This article discusses an actual Social Security disability claim that was denied and appealed to federal court. I'll explain the background of the case and the judge's 2016 decision.
In 2009, the 24-year-old claimant, Sarah Dale, filed a claim for Supplemental Security Income (SSI) disability based on a combination of psychological and physical problems, including PTSD, anxiety, panic disorder, dyslexia, and degenerative disc disease. The claimant had a difficult childhood and adolescence in which she experienced physical and sexual abuse and substance dependency, and she had performed only a minimal amount of work until applying for disability benefits.
The claimant's treating nurse practitioner had provided an opinion regarding both the claimant's mental and physical limitations. The nurse practitioner, who had been treating the claimant for three years, stated that the claimant's social functioning was "markedly limited" due to agoraphobia, that the claimant suffered from poor attention and concentration, and that she would miss at least two days of work per month due to her mental issues.
From a physical standpoint, the nurse practitioner found that the claimant could lift no more than 10 pounds on an occasional basis; could stand or walk for two hours a day and 15 minutes at a time; and had limitations in both her arms and legs, especially with pushing and pulling and gross manipulation.

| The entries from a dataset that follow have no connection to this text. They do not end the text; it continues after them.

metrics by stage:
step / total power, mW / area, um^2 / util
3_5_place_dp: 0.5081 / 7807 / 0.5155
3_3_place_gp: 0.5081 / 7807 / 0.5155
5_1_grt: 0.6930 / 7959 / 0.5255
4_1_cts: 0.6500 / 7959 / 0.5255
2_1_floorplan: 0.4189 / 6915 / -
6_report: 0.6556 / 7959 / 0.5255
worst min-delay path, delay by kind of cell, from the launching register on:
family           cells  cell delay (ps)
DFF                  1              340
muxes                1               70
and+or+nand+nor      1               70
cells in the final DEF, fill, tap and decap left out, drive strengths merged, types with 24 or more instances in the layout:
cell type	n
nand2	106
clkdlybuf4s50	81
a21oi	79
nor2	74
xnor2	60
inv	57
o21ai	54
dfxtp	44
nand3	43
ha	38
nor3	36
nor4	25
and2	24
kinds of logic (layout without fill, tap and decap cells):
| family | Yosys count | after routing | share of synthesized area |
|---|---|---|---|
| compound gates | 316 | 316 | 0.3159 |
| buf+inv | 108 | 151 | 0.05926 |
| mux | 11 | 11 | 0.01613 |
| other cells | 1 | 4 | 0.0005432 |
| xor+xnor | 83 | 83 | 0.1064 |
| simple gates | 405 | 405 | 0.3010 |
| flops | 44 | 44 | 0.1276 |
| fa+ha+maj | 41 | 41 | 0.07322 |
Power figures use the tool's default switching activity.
==> config.mk <==
export PLATFORM = sky130hd
export DESIGN_NAME = regfile_writeback
export DESIGN_NICKNAME = d
export VERILOG_FILES = /design/src/rtl/regfile_writeback.sv
export SDC_FILE = /design/constraint.sdc
export NUM_CORES = 2
export LEC_CHECK = 0
export ABC_AREA = 0
export CAP_MARGIN = 20
export CORE_MARGIN = 4
export CORE_UTILIZATION = 50
export DETAILED_ROUTE_END_ITERATION = 16
export GPL_TIMING_DRIVEN = 0
export MAX_ROUTING_LAYER = met4
export PLACE_DENSITY = 0.71
export REMOVE_ABC_BUFFERS = 1
export SYNTH_ARGS = -nofsm -noshare
export SYNTH_HDL_FRONTEND = slang
export SYNTH_SLANG_ARGS = --single-unit
==> constraint.sdc <==
create_clock -name clk -period 19 [get_ports clk]
set_clock_uncertainty 0.2 [all_clocks]
set_input_delay 2.85 -clock clk [delete_from_list [all_inputs] [get_ports clk]]
set_output_delay 2.85 -clock clk [all_outputs]
set_load 0.01 [all_outputs]
## src/rtl/adat_frame_builder_if.sv

```systemverilog
// Producer-side bus of the ADAT frame builder: sample write/commit port plus
// the serial frame outputs that feed the NRZI encoder.
interface adat_frame_builder_if;
    logic        wr_en;
    logic [2:0]  wr_ch;
    logic [23:0] wr_data;
    logic [3:0]  user_in;
    logic        commit;
    logic        out;
    logic        frame_start;
    logic        underrun;
    logic        overrun;

    modport master (
        output wr_en, wr_ch, wr_data, user_in, commit,
        input  out, frame_start, underrun, overrun
    );

    modport slave (
        input  wr_en, wr_ch, wr_data, user_in, commit,
        output out, frame_start, underrun, overrun
    );
endinterface

```

## src/rtl/adat_frame_builder.sv

```systemverilog
// Triple-buffered (shadow -> pending -> active) ADAT frame builder; emits one
// raw pre-NRZI frame bit per bit-clock cycle.
module adat_frame_builder (
    input  logic                  clk,
    input  logic                  rst_n,
    adat_frame_builder_if.slave   bus
);
    typedef struct packed {
        logic [7:0][23:0] ch;
        logic [3:0]       user;
    } bank_t;

    logic [7:0][23:0] shadow_q, shadow_d;
    bank_t            pend_q, pend_d;
    bank_t            act_q, act_d;
    logic             pend_valid_q, pend_valid_d;
    logic [7:0]       cnt_q, cnt_d;
    logic             out_q, out_d;
    logic             frame_start_q, frame_start_d;
    logic             underrun_q, underrun_d;
    logic             overrun_q, overrun_d;
    logic             boundary;
    logic [255:0]     frame;

    // Static frame image of the active bank; frame[i] is wire bit i.
    assign frame[9:0] = '0;
    assign frame[10]  = 1'b1;

    for (genvar k = 0; k < 49; k++) begin : g_grp
        logic [3:0] nib;
        if (k == 0) begin : g_user
            assign nib = act_q.user;
        end else begin : g_chan
            assign nib = act_q.ch[(k-1)/6][23-4*((k-1)%6) -: 4];
        end
        for (genvar m = 0; m < 4; m++) begin : g_bit
            assign frame[11+5*k+m] = nib[3-m];
        end
        assign frame[15+5*k] = 1'b1;
    end

    assign boundary = (cnt_q == 8'd0);

    always_comb begin
        shadow_d      = shadow_q;
        pend_d        = pend_q;
        pend_valid_d  = pend_valid_q;
        act_d         = act_q;
        underrun_d    = 1'b0;
        overrun_d     = 1'b0;
        out_d         = frame[cnt_q];
        frame_start_d = boundary;
        cnt_d         = cnt_q + 8'd1;

        if (bus.wr_en) shadow_d[bus.wr_ch] = bus.wr_data;

        // Load happens before a same-edge commit, so the boundary takes the old pending bank.
        if (boundary) begin
            if (pend_valid_q) begin
                act_d        = pend_q;
                pend_valid_d = 1'b0;
            end else begin
                underrun_d   = 1'b1;
            end
        end

        // Commit copies the pre-write shadow; a same-edge write lands afterwards.
        if (bus.commit) begin
            pend_d.ch    = shadow_q;
            pend_d.user  = bus.user_in;
            pend_valid_d = 1'b1;
            if (pend_valid_q && !boundary) overrun_d = 1'b1;
        end
    end

    always_ff @(posedge clk or negedge rst_n) begin
        if (!rst_n) begin
            shadow_q      <= '0;
            pend_q        <= '0;
            act_q         <= '0;
            pend_valid_q  <= 1'b0;
            cnt_q         <= '0;
            out_q         <= 1'b0;
            frame_start_q <= 1'b0;
            underrun_q    <= 1'b0;
            overrun_q     <= 1'b0;
        end else begin
            shadow_q      <= shadow_d;
            pend_q        <= pend_d;
            act_q         <= act_d;
            pend_valid_q  <= pend_valid_d;
            cnt_q         <= cnt_d;
            out_q         <= out_d;
            frame_start_q <= frame_start_d;
            underrun_q    <= underrun_d;
            overrun_q     <= overrun_d;
        end
    end

    assign bus.out         = out_q;
    assign bus.frame_start = frame_start_q;
    assign bus.underrun    = underrun_q;
    assign bus.overrun     = overrun_q;
endmodule

```

## src/flat_wrapper.sv

```systemverilog
// flat-port wrapper written by rule: the top's interface ports become plain ports
module adat_frame_builder_flat 
  (clk, rst_n, bus_wr_en, bus_wr_ch, bus_wr_data, bus_user_in, bus_commit, bus_out, bus_frame_start, bus_underrun, bus_overrun);
  adat_frame_builder_if bus_i ();
  input  logic clk;
  input  logic rst_n;
  input wire logic [$bits(bus_i.wr_en)-1:0] bus_wr_en;
  input wire logic [$bits(bus_i.wr_ch)-1:0] bus_wr_ch;
  input wire logic [$bits(bus_i.wr_data)-1:0] bus_wr_data;
  input wire logic [$bits(bus_i.user_in)-1:0] bus_user_in;
  input wire logic [$bits(bus_i.commit)-1:0] bus_commit;
  output wire logic [$bits(bus_i.out)-1:0] bus_out;
  output wire logic [$bits(bus_i.frame_start)-1:0] bus_frame_start;
  output wire logic [$bits(bus_i.underrun)-1:0] bus_underrun;
  output wire logic [$bits(bus_i.overrun)-1:0] bus_overrun;
  assign bus_i.wr_en = bus_wr_en;
  assign bus_i.wr_ch = bus_wr_ch;
  assign bus_i.wr_data = bus_wr_data;
  assign bus_i.user_in = bus_user_in;
  assign bus_i.commit = bus_commit;
  assign bus_out = bus_i.out;
  assign bus_frame_start = bus_i.frame_start;
  assign bus_underrun = bus_i.underrun;
  assign bus_overrun = bus_i.overrun;
  adat_frame_builder u_core (.clk(clk), .rst_n(rst_n), .bus(bus_i));
endmodule
```

## config.mk

```make
export PLATFORM = sky130hd
export DESIGN_NAME = adat_frame_builder_flat
export DESIGN_NICKNAME = d
export VERILOG_FILES = /design/src/rtl/adat_frame_builder_if.sv /design/src/rtl/adat_frame_builder.sv /design/src/flat_wrapper.sv
export SDC_FILE = /design/constraint.sdc
export NUM_CORES = 1
export LEC_CHECK = 0
export ABC_AREA = 1
export CORE_UTILIZATION = 42
export DETAILED_ROUTE_END_ITERATION = 8
export SYNTH_ARGS = -nofsm -noshare
export SYNTH_HDL_FRONTEND = slang
export SYNTH_SLANG_ARGS = --single-unit
```

## constraint.sdc

```tcl
create_clock -name clk -period 2.6 [get_ports clk]
set_clock_uncertainty 0.15 [all_clocks]
set_input_delay 0.52 -clock clk [delete_from_list [all_inputs] [get_ports clk]]
set_output_delay 0.52 -clock clk [all_outputs]
set_load 0.02 [all_outputs]
```

**After elaboration in Yosys (flattened, before gate mapping)**

Cells that the tools add are included.

- Add/sub/neg operators: 1
- Reduce and logical (&&, ||, !) cells: 6
- Order comparisons: 3
- Mux-type cells: 11

Operators by type and width:

| kind | count |
|---|---|
| 192-bit bitwise mux | 1 |
| 24-bit demux with 3-bit select | 1 |
| 24-bit two-way mux | 1 |
| 8-bit by 9-bit < comparator with 1-bit output, second input constant | 1 |
| 8-bit by 1-bit adder with 8-bit output, second input constant | 1 |
| 1-bit binary-select mux with 8-bit select | 1 |
| 8-bit zero test | 1 |
| 1-bit two-way mux | 7 |
| 3-bit by 4-bit < comparator with 1-bit output, second input constant | 1 |
| 3-bit by 1-bit >= comparator with 1-bit output, second input constant | 1 |
| 1-bit logical AND | 2 |
| 2-bit AND reduction | 1 |
| 2-bit nonzero test | 1 |
| 1-bit zero test | 1 |

- Word-level logic and storage cells: 53
- Output and inout bits: 4
- Register bits after elaboration: 597

**Depth between registers and ports, before layout**

Gate-level depths: netlist of run 1.

- Depth in word-level cells: 5
- Depth in mapped cells: 15

**Worst setup path after synthesis of run 1**

OpenSTA, ideal clock, no wires.

- Path kind: reg-to-reg
- Start point: reg u_core.cnt_q[0]
- End point: reg u_core.act_q[100] (netlist bit)
- Setup slack: 0.536 ns
- Data required time: 2.333 ns
- Library setup time: 0.117 ns
- Stages on the path, launching flop included: 11
- Arrival: 1.796 ns
- Period minus slack after synthesis: 2.064 ns
- Cells stage by stage: dfrtp_1 -> inv_2 -> clkbuf_1 -> ha_1 -> nand3_1 -> nor3_4 -> nand2_2 -> buf_6 -> buf_6 -> nand2_1 -> o21ai_2

- Longest elaborated chain between the ends: 2

RTL lines:

| item | RTL line | source |
|---|---|---|
| start: declaration | adat_frame_builder.sv:17 | `logic [7:0] cnt_q, cnt_d;` |
| start signal: assignment | adat_frame_builder.sv:92 | `cnt_q <= cnt_d;` |
| 8-bit zero test | adat_frame_builder.sv:42 | `assign boundary = (cnt_q == 8'd0);` |
| net u_core.boundary | adat_frame_builder.sv:22 | `logic boundary;` |
| 2-bit AND reduction (no source line) | -- |  |
| end signal: assignment | adat_frame_builder.sv:90 | `act_q <= act_d;` |
| end: declaration | adat_frame_builder.sv:15 | `bank_t act_q, act_d;` |

The timed path passes the listed nets, and every way through them passes these cells.
A chain may end at the register's enable or synchronous reset.

**Worst setup path after layout of run 1**

- Start point: reg u_core.cnt_q[0]
- End point: reg u_core.act_q[179] (netlist bit)

The elaborated chain is that of the path after synthesis.

==> results of run 1 <==
==> final cells by class <==
class,count,area (µm²)
clock buffer,95,1834
clock inverter,12,152.6
fill,5384,29170
inverter,277,1040
multi-input combinational,1637,7425
sequential,597,14940
tap,756,945.9
timing repair buffer,111,1316
==> placed cells by master, fill, tap and decap left out, types with 2 or more instances in the layout <==
cell type,netlist,routed
a21oi_1,42,42
buf_12,0,30
buf_4,7,42
buf_8,0,2
bufinv_16,0,3
clkbuf_1,89,16
clkbuf_16,0,61
clkbuf_8,0,18
clkdlybuf4s50_1,0,36
clkinv_2,0,7
dfrtp_1,597,596
ha_1,2,2
inv_1,271,271
inv_2,6,6
nand2_1,780,774
nand2_2,3,8
nand3_1,72,71
nor2_1,111,111
nor3_1,3,2
o211ai_1,5,5
o21ai_0,409,409
o21ai_1,140,140
o21ai_2,57,57
xor2_1,6,6
==> power groups by stage <==
stage	clock network (mW)	registers, mW	logic [mW]
floorplan	0	11.1	1.34
global placement	0	11.2	1.96
detailed placement	0	11.2	2.05
CTS	8.84	11.1	2.07
global route	9.21	11.2	2.40
finish	8.65	11.1	2.02
==> flip-flops by register name (all words and copies together) (netlist names) <==
signal                  cells
u_core.bus.overrun          1
u_core.bus.out              1
u_core.pend_q             196
u_core.act_q              192
u_core.cnt_q                8
u_core.bus.underrun         1
u_core.bus.frame_start      1
u_core.pend_valid_q         1
u_core.g_grp.nib            4
u_core.shadow_q           192
==> through the flow <==
step | cell area (µm²) | total power [mW] | hold slack (ns) | utilization [%]
2_1_floorplan | 24340 | 12.43 | 0.07441 | -
3_3_place_gp | 25660 | 13.16 | 0.3123 | 45.15
3_5_place_dp | 25660 | 13.30 | 0.3148 | 45.15
4_1_cts | 27650 | 21.99 | 0.1547 | 48.67
5_1_grt | 27650 | 22.83 | 0.1940 | 48.67
6_report | 27650 | 21.77 | 0.1820 | 48.67
==> routing by layer <==
layer / part of all wire [%] / track usage (%) / up-vias
li1: - / - / 8463
met1: 48 / 30.26 / 8492
met2: 46 / 33.04 / 315
met3: 4.7 / 3.306 / 63
met4: 1.7 / 4.976 / 0
met5: 0 / 0 / -
==> kinds of logic after synthesis <==
family | after synthesis | share of synthesized area (%)
and+or+nand+nor | 974 | 15.60
buffers and inverters | 437 | 8.295
DFF | 597 | 61.37
xor gates and xnor gates | 6 | 0.2159
adders and majority gates | 2 | 0.1028
AOI/OAI and AO/OA | 655 | 14.42
==> worst max-delay path by stage <==
| stage | slack (ns) | end | start |
|---|---|---|---|
| floorplan | 0.54 | u_core.act_q[100] | u_core.cnt_q[0] |
| global placement | 0.20 | u_core.bus.out | u_core.cnt_q[0] |
| detailed placement | 0.20 | u_core.act_q[179] | u_core.cnt_q[0] |
| CTS | 0.18 | u_core.act_q[179] | u_core.cnt_q[0] |
| global route | 0.05 | u_core.bus.out | u_core.cnt_q[0] |
| finish | 0.17 | u_core.act_q[179] | u_core.cnt_q[0] |
==> worst max-delay path: cells and delay by family (launching register included) <==
family,cells,cell delay [ns]
flops,1,0.44
compound gates,1,0.07
fa+ha+maj,1,0.24
simple gates,4,0.79
buf+inv,2,0.57
==> Yosys cell counts (18+ instances only) <==
master / number
a21oi_1: 42
buf_2: 18
buf_6: 44
clkbuf_1: 89
dfrtp_1: 597
inv_1: 271
nand2_1: 780
nand3_1: 72
nor2_1: 111
o21ai_0: 409
o21ai_1: 140
o21ai_2: 57
==> repair_timing <==
| action | in CTS | in global routing |
|---|---|---|
| setup endpoints to repair | 0 | 0 |
| hold buffers | 1 | 0 |
| endpoints found under the hold margin | 40 | 0 |
==> flow_metrics.tcl, run 1 <==
set metrics [dict create \
    dominantRegCellSynth "dfrtp_1" \
    clk_pin_slew_worst_paths_ns 0.06 \
    core_area_um2 56820 \
    hold_viol_final 0 \
    finalNetCount 2720 \
    cts-root-buf "clkbuf_16" \
    cts_sinks 597 \
    setup.worst_path.end_class "flop" \
    yosysWarningCount 0 \
    grt_pass1_wl_mm 97.44 \
    drive_above_1_share_pct 8.904 \
    gr-total-overflow 0 \
    ctsResizeCount 0 \
    fin_crit_ns 2.426 \
    avgRoutedWirePerCell_um 17.16 \
    swShare_pct 24.80 \
    ys_ff_latch 597 \
    crit_slowest_cell "dfrtp_2" \
    p_int_mw 16.37 \
    grtUsageTotal_pct 20.93 \
    async_flop_share_pct 100.0 \
    numCtsBuffers 59 \
    area_growth_pct 13.59 \
    synth_fp_nets 2708 \
    p_switching_mw 5.398 \
    hp-start "bus_commit" \
    period_share_pct 93.31 \
    placement.io_buffers 38 \
    drc_errors 0 \
    die_h_um 242.8 \
    finalSetupViolations 0 \
    ys_types 27 \
    place_ws_ns 0.1993 \
    avgSynthCellArea_um2 9.114 \
    final_max_slew_viol_count 0 \
    synth_top_area_cell "dfrtp_1" \
    path_class "flop to flop" \
    max_freq_mhz 412.2 \
    rsz0062_at_grt "no" \
    layout_setup_ws_ns 0.1741 \
    syn_inst 2671 \
    synth_top_cell_area_share_pct 61.37 \
    grt_max_degree 82 \
    power.static_leakage_nw 13.42 \
    cts_tree "built" \
    synthTopCellsByArea "dfrtp_1 (61%), nand2_1 (12%), o21ai_0 (8.4%)" \
    cpPeakStageDelay_ns 0.44 \
    tightest_slew_ns 0.6944 \
    die-area_um2 58930 \
    synth_edf_count 0 \
    initial_core_util_pct 42.84 \
    seqPwrFrac_pct 51.0 \
    tns_ns 0 \
    holdPathEnd "u_core.pend_q[166]" \
    reg2reg_depth 8 \
    yosysSeqAreaShare_pct 61.37 \
    wirelength_mm 59.82 \
    vias 17333 \
    power.share.clock_pct 39.8 \
    dp_cells 3377 \
    first_global_vias 17259 \
    io_pins 39 \
    hold_depth 3 \
    regToRegEndpoint "u_core.act_q[179]" \
    path_cells "inv_2 > ha_1 > nand3_1 > nor3_4 > nand2_8 > buf_12 > nand2_1 > o21ai_1" \
    power_density_nw_per_um2 787.1 \
    antenna_found_initial 0 \
    cap_violations 0 \
    crit-reg2reg-launch "u_core.cnt_q[0]" \
    stdcell_count 3485 \
    slew_headroom_pct 53.71 \
    die_w_um 242.8 \
    htree_levels 2 \
    r2r_slack_ns 0.17 \
    required_ns 2.94 \
    drtIter0Drc 1351 \
    power_frac_comb_pct 9.3 \
    irDropWorstVdd_v 0.0004897 \
    clock_path_buffers 3 \
    cp-start-kind "flop" \
    std_cell_rows 87 \
    n_antenna_cell 0 \
    dp_hpwl_mm 37.51 \
    vias_per_cell 4.974 \
    dr.pass1.iters 5 \
    worstPathMaxFanout 76 \
    post-cts-setup-buffers 0 \
    drtAntennaViolNets 0 \
    netlist_area_um2 24340 \
    cp.arrival_ns 2.76 \
    gp_congestion 0.8379 \
    status "complete, no violations" \
    hold_class "input port to flop" \
    clock_latency_ns 0.63 \
]
Power figures use the tool's default switching activity.
==> run 2, diff against run 1 <==
--- a/config.mk
+++ b/config.mk
@@ -7,6 +7,7 @@
 export LEC_CHECK = 0
 export ABC_AREA = 1
 export CORE_UTILIZATION = 42
+export CTS_CLUSTER_SIZE = 25
 export DETAILED_ROUTE_END_ITERATION = 8
 export SYNTH_ARGS = -nofsm -noshare
 export SYNTH_HDL_FRONTEND = slang
==> constraint.sdc (replaced) <==
create_clock -name clk -period 2.6 [get_ports clk]
set_clock_uncertainty 0.15 [all_clocks]
set_input_delay 0.65 -clock clk [delete_from_list [all_inputs] [get_ports clk]]
set_output_delay 0.65 -clock clk [all_outputs]
set_load 0.02 [all_outputs]
==> run 2 against run 1 <==
Utilization up 0.15 points. Final area up 0.31%. Critical path depth down 7. Global-route usage down 0.099 points. Setup slack worse by 0.093 ns. Sequential power about the same. Final cell count up 0.23%. Power up 0.75%. First-iteration DRC count up 20%. Register-to-register slack worse by 0.05 ns. Hold slack better by 0.11 ns. Critical endpoint is now bus_out. Largest cell class unchanged.
==> flow_metrics.tcl, run 2 (same netlist as run 1, synthesis figures left out) <==
set metrics [dict create \
    drtIter0Drc 1622 \
    hold_viol_final 0 \
    layout_common_cells "nand2_1 (774), dfrtp_1 (596), o21ai_0 (409)" \
    antenna_found_initial 2 \
    power.static_leakage_nw 13.48 \
    area_growth_pct 13.95 \
    cts_tree "built" \
    clk_pin_slew_worst_paths_ns 0.06 \
    finalSetupViolations 0 \
    fin_crit_ns 2.518 \
    path_class "flop to primary output" \
    seqPwrFrac_pct 50.6 \
    dp_cells 3388 \
    cpPeakStageDelay_ns 0.64 \
    hold_class "input port to flop" \
    holdPathEnd "u_core.pend_q[94]" \
    path_cells "clkdlybuf4s50_1" \
    dr.pass1.iters 5 \
    status "complete, no violations" \
    irDropWorstVdd_v 0.0006048 \
    tightest_slew_ns 0.6136 \
    slew_headroom_pct 59.09 \
    core_area_um2 56820 \
    ctsResizeCount 0 \
    tns_ns 0 \
    place_ws_ns 0.1919 \
    placement.io_buffers 38 \
    vias_per_cell 5.023 \
    cpLargestDelayFamily "buffers and inverters" \
    dp_hpwl_mm 38.19 \
    reg2reg_depth 13 \
    vias 17547 \
    ctsHoldBuffers 1 \
    drc_errors 0 \
    finalNetCount 2731 \
    r2r_slack_ns 0.12 \
    crit-reg2reg-launch "u_core.cnt_q[1]" \
    grt_max_degree 108 \
    max_flop_register "u_core.pend_q" \
    cts-root-buf "clkbuf_16" \
    max_freq_mhz 397.1 \
    cp-start-kind "flop" \
    regToRegEndpoint "u_core.bus.out" \
    fillCellCount 5402 \
    final_area_um2 27740 \
    power.total_mw 21.93 \
    io_pins 39 \
    setup.worst_path.end_class "primary output" \
    required_ns 1.80 \
    htree_levels 2 \
    cp.arrival_ns 1.72 \
    final_max_slew_viol_count 0 \
    path_buf_inv 1 \
    power.share.clock_pct 40.2 \
    wirelength_mm 60.33 \
    numCtsBuffers 59 \
    drive_above_1_share_pct 9.280 \
    largest_reg_flops 196 \
    cts_sinks 597 \
    worstPathMaxFanout 1 \
    first_global_vias 17160 \
    postPlaceCellArea_um2 25710 \
    power_density_nw_per_um2 790.6 \
    period_share_pct 96.86 \
    std_cell_rows 87 \
    power_frac_comb_pct 9.2 \
    clock_latency_ns 0.62 \
    gp_congestion 0.9041 \
    die-area_um2 58930 \
    hp-start "bus_commit" \
    final_common_cell "nand2_1" \
    gr-total-overflow 0 \
    p_int_mw 16.54 \
    initial_core_util_pct 42.84 \
    top_regs "u_core.pend_q x196, u_core.act_q x192, u_core.shadow_q x192" \
    die_h_um 242.8 \
    swShare_pct 24.58 \
    stdcell_count 3493 \
    p_switching_mw 5.391 \
    rsz0062_at_grt "no" \
    avgRoutedWirePerCell_um 17.27 \
    crit_slowest_cell "clkdlybuf4s50_1" \
    clock_path_buffers 3 \
    grt_pass1_wl_mm 96.94 \
    n_antenna_cell 0 \
    layout_setup_ws_ns 0.08154 \
    drtAntennaViolNets 0 \
    die_w_um 242.8 \
    hold_depth 3 \
    cap_violations 0 \
    grtUsageTotal_pct 20.83 \
    post-cts-setup-buffers 0 \
]
-- run 2: cell types whose count changed in the layout (fill, tap and decap cells not counted), moves of 2 or more --
cell / change
buf_4: +13
bufinv_16: +3
clkbuf_1: -3
buf_12: -2
clkbuf_8: -2
clkinv_2: -2
-- run 2: per-layer routing --
metal / track usage, % / wire length [µm] / vias up
li1: - / - / 8508
met1: 29.71 / 28160 / 8571
met2: 33.06 / 27740 / 376
met3: 2.820 / 2865 / 92
met4: 6.382 / 1552 / 0
met5: 0 / 0 / -
-- run 2: how the worst max path moves through the flow --
stage	startpoint	endpoint	cells after the start
global placement	u_core.cnt_q[1]	u_core.bus.out	13
CTS	u_core.bus.out	bus_out	1
global route	u_core.cnt_q[1]	u_core.bus.out	13
floorplan	u_core.cnt_q[0]	u_core.act_q[100]	10
finish	u_core.bus.out	bus_out	1
detailed placement	u_core.cnt_q[1]	u_core.bus.out	13
-- run 2: cell type report --
cell class              count  area (µm²)  area share, %
inverters                 277        1040          3.748
well taps                 756       945.9          3.410
multi-input cells        1637        7425          26.76
flip-flops and latches    597       14940          53.86
repair buffers            122        1374          4.952
clock inverters            15       245.2         0.8840
clock buffers              89        1770          6.382
-- run 2: power groups by stage --
stage	logic (mW)	registers (mW)	clock network (mW)
2_1_floorplan	1.34	11.1	0
3_3_place_gp	1.96	11.2	0
3_5_place_dp	2.06	11.2	0
4_1_cts	2.07	11.1	8.99
5_1_grt	2.41	11.2	9.34
6_report	2.03	11.1	8.81
-- run 2: per-stage QoR --
step	util [%]	hold slack, ns
floorplan	-	0.2044
global placement	45.25	0.3090
finish	48.82	0.2967
global route	48.82	0.3278
CTS	48.82	0.2856
detailed placement	45.25	0.3144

After her application for benefits was initially denied by Social Security, the claimant requested an appeal hearing. The administrative law judge (ALJ) who heard her appeal again rejected her claim, giving only "limited weight" to the opinions of the treating nurse practitioner. Instead, the ALJ relied on the opinions of a psychologist who had reviewed the claimant's mental health records but never examined her.
The ALJ discounted the nurse practitioner's opinions as to the claimant's exertional (strength-related) and postural limitations because they were not reflected in her treatment notes. The ALJ also stated that "the residual functional capacity ... includes manipulative and mental limitations that are generally consistent with [the nurse practitioner's] assessment." [Emphasis added.]
The claimant again appealed and the case ended up in the the U.S. Court of Appeals for the Ninth Circuit.
The federal judge writing for the Ninth Circuit pointed out:
The federal court found that the ALJ made a mistake in ignoring the nurse practitioner's opinions regarding manipulative and mental limitations simply because her testimony about the claimant's strength and postural limitations were not supported by the record. Furthermore, because the vocational expert had testified at the hearing that a person with the mental limitations cited by the nurse practitioner could not perform even simple work, the ALJ's mistake was not "harmless error." As a result, the case was sent back to Social Security for further proceedings.
As any disability attorney will tell you, administrative law judges routinely discount the opinions of treating providers, from physicians to psychologists to nurse practitioners, because of apparent inconsistencies between the providers' treatment notes and their opinions. In this case, the Ninth Circuit warned ALJs not to throw the baby out with the bathwater. In other words, if a particular portion of a medical source statement is not supported by the record, the ALJ need not give it credence—but at the same time, an inconsistency in one part of a medical opinion (say, as to strength limitations) does not allow the ALJ to ignore unrelated opinions, such as those relating to mental health.
This case underscores the importance of obtaining a medical source statement from your treating provider, ideally a statement that is fully consistent with the your treatment notes. Of course, inconsistencies are virtually inevitable, as not all medical providers are as meticulous with their treatment notes as they could be. For disability claimants, this decision provides hope that ALJs will not overlook an entire medical source statement simply because some portion of it is not fully supported by your medical records.